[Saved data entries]
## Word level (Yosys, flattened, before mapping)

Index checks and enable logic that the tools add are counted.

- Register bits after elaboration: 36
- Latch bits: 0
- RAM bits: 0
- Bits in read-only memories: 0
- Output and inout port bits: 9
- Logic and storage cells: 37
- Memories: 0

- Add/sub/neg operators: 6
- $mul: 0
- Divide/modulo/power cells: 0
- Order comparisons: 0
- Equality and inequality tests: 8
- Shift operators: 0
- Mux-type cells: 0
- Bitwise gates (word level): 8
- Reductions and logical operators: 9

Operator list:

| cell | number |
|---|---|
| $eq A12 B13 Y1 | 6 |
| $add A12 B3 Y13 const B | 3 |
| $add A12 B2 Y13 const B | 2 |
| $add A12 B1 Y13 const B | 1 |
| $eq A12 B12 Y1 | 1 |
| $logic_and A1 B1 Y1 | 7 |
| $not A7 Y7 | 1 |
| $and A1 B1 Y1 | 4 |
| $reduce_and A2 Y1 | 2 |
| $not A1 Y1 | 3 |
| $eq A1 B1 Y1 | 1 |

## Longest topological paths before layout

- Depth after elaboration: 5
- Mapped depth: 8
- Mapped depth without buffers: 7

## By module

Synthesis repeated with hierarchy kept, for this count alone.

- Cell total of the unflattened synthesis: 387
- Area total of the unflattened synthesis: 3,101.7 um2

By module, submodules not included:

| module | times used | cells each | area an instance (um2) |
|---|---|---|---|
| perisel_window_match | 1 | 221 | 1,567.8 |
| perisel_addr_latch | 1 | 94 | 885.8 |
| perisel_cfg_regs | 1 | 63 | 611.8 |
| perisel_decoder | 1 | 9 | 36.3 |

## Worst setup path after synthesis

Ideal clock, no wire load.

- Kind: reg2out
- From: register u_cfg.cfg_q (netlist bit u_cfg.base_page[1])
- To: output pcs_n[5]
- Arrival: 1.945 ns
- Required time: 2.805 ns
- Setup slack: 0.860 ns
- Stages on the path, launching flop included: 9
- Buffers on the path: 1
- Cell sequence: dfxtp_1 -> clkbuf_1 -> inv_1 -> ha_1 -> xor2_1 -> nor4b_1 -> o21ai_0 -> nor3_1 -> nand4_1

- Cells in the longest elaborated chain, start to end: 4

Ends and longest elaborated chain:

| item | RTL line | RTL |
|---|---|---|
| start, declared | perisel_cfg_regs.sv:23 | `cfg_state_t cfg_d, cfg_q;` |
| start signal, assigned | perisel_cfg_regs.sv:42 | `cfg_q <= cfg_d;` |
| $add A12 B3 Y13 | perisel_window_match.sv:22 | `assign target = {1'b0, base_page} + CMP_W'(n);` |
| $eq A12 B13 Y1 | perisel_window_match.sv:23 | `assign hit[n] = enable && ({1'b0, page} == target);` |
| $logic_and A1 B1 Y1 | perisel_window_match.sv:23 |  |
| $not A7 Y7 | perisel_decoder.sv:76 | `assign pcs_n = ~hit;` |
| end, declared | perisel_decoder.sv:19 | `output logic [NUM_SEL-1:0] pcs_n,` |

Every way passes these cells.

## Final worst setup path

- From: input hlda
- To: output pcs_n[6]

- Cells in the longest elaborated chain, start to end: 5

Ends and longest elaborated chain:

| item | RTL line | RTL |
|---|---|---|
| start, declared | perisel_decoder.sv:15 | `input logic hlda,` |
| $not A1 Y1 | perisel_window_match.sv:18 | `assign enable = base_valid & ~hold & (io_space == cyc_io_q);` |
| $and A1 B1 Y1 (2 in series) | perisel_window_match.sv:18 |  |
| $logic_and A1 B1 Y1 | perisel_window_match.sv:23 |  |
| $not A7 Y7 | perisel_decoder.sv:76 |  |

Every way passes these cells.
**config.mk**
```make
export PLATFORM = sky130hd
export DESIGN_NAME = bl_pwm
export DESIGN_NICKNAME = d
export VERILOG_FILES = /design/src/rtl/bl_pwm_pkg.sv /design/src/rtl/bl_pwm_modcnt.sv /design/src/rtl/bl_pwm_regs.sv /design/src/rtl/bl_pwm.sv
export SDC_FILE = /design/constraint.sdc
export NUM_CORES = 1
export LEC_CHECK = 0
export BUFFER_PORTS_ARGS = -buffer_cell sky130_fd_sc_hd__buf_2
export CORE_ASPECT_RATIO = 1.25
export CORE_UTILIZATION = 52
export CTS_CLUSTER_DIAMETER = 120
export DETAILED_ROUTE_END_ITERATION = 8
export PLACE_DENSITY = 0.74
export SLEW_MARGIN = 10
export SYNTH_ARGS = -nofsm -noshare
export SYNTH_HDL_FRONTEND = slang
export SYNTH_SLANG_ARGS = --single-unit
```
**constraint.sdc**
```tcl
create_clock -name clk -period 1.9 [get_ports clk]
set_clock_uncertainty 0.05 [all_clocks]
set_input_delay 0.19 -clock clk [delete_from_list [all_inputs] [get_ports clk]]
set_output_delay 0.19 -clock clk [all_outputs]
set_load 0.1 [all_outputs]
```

--

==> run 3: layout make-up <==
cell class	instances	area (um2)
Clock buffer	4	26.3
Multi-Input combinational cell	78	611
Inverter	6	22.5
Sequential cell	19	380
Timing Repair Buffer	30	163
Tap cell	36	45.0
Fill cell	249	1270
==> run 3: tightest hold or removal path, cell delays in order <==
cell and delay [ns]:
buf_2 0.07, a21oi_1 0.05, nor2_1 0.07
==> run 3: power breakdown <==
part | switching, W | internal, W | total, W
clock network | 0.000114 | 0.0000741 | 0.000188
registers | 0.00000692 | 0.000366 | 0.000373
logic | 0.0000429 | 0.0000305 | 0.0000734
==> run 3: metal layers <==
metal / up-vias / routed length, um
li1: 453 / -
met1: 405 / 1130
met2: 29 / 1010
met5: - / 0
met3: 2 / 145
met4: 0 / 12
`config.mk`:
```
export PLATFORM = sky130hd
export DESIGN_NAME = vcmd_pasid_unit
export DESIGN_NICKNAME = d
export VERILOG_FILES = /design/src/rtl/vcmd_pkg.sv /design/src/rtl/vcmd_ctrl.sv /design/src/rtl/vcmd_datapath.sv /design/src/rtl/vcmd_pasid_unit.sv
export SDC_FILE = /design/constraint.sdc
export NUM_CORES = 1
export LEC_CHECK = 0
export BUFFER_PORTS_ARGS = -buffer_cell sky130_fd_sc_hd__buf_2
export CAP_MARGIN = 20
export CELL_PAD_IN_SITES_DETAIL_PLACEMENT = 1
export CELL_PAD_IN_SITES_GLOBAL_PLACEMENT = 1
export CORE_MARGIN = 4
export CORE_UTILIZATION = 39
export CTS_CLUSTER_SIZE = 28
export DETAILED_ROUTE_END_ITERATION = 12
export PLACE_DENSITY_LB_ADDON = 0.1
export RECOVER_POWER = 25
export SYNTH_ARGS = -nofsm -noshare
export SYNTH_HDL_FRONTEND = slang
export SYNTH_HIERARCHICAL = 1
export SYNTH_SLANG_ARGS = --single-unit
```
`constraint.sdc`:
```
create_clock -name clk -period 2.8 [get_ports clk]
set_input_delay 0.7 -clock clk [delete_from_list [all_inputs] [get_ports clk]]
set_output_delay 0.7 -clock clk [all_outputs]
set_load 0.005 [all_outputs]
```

* * *

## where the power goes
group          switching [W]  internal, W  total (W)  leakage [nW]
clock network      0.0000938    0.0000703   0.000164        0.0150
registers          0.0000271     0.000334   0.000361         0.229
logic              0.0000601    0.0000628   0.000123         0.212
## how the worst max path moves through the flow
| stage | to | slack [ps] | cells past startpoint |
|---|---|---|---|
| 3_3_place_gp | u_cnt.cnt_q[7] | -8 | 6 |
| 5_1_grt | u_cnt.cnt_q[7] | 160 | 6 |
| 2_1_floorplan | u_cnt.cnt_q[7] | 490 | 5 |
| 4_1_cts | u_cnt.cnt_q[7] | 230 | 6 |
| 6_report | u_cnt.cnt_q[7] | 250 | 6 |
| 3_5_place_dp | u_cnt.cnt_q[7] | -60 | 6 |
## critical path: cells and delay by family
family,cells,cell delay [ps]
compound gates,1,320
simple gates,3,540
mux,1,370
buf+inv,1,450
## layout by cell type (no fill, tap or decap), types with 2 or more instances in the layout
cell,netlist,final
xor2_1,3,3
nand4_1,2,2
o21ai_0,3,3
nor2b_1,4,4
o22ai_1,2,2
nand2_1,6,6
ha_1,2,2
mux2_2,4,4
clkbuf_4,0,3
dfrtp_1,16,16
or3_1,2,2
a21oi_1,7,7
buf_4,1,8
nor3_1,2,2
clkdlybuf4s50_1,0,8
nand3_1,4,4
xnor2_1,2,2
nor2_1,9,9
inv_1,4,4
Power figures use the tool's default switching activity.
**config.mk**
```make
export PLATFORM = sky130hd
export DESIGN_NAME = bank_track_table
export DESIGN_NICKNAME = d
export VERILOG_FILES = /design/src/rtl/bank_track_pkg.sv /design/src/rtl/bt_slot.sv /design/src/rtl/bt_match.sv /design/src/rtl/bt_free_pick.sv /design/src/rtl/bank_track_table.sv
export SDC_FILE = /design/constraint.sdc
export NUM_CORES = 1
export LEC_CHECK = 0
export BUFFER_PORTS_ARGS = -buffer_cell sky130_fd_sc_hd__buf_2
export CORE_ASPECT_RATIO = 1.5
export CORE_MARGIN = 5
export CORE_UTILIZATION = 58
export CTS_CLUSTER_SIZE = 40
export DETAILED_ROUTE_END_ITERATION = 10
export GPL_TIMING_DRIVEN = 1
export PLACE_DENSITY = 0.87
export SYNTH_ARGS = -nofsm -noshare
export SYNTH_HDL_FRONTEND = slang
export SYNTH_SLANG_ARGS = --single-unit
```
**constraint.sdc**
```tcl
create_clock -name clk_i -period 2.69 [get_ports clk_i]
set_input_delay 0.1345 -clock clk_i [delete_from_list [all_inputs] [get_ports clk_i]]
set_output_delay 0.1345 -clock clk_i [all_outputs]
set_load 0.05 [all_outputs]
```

## YOUR TASK
Beginning at the line above that contains "cell | number |", return each line exactly through the line that contains "## Worst setup path after synthesis", and no others.

## OUTPUT
| cell | number |
|---|---|
| $eq A12 B13 Y1 | 6 |
| $add A12 B3 Y13 const B | 3 |
| $add A12 B2 Y13 const B | 2 |
| $add A12 B1 Y13 const B | 1 |
| $eq A12 B12 Y1 | 1 |
| $logic_and A1 B1 Y1 | 7 |
| $not A7 Y7 | 1 |
| $and A1 B1 Y1 | 4 |
| $reduce_and A2 Y1 | 2 |
| $not A1 Y1 | 3 |
| $eq A1 B1 Y1 | 1 |

## Longest topological paths before layout

- Depth after elaboration: 5
- Mapped depth: 8
- Mapped depth without buffers: 7

## By module

Synthesis repeated with hierarchy kept, for this count alone.

- Cell total of the unflattened synthesis: 387
- Area total of the unflattened synthesis: 3,101.7 um2

By module, submodules not included:

| module | times used | cells each | area an instance (um2) |
|---|---|---|---|
| perisel_window_match | 1 | 221 | 1,567.8 |
| perisel_addr_latch | 1 | 94 | 885.8 |
| perisel_cfg_regs | 1 | 63 | 611.8 |
| perisel_decoder | 1 | 9 | 36.3 |

## Worst setup path after synthesis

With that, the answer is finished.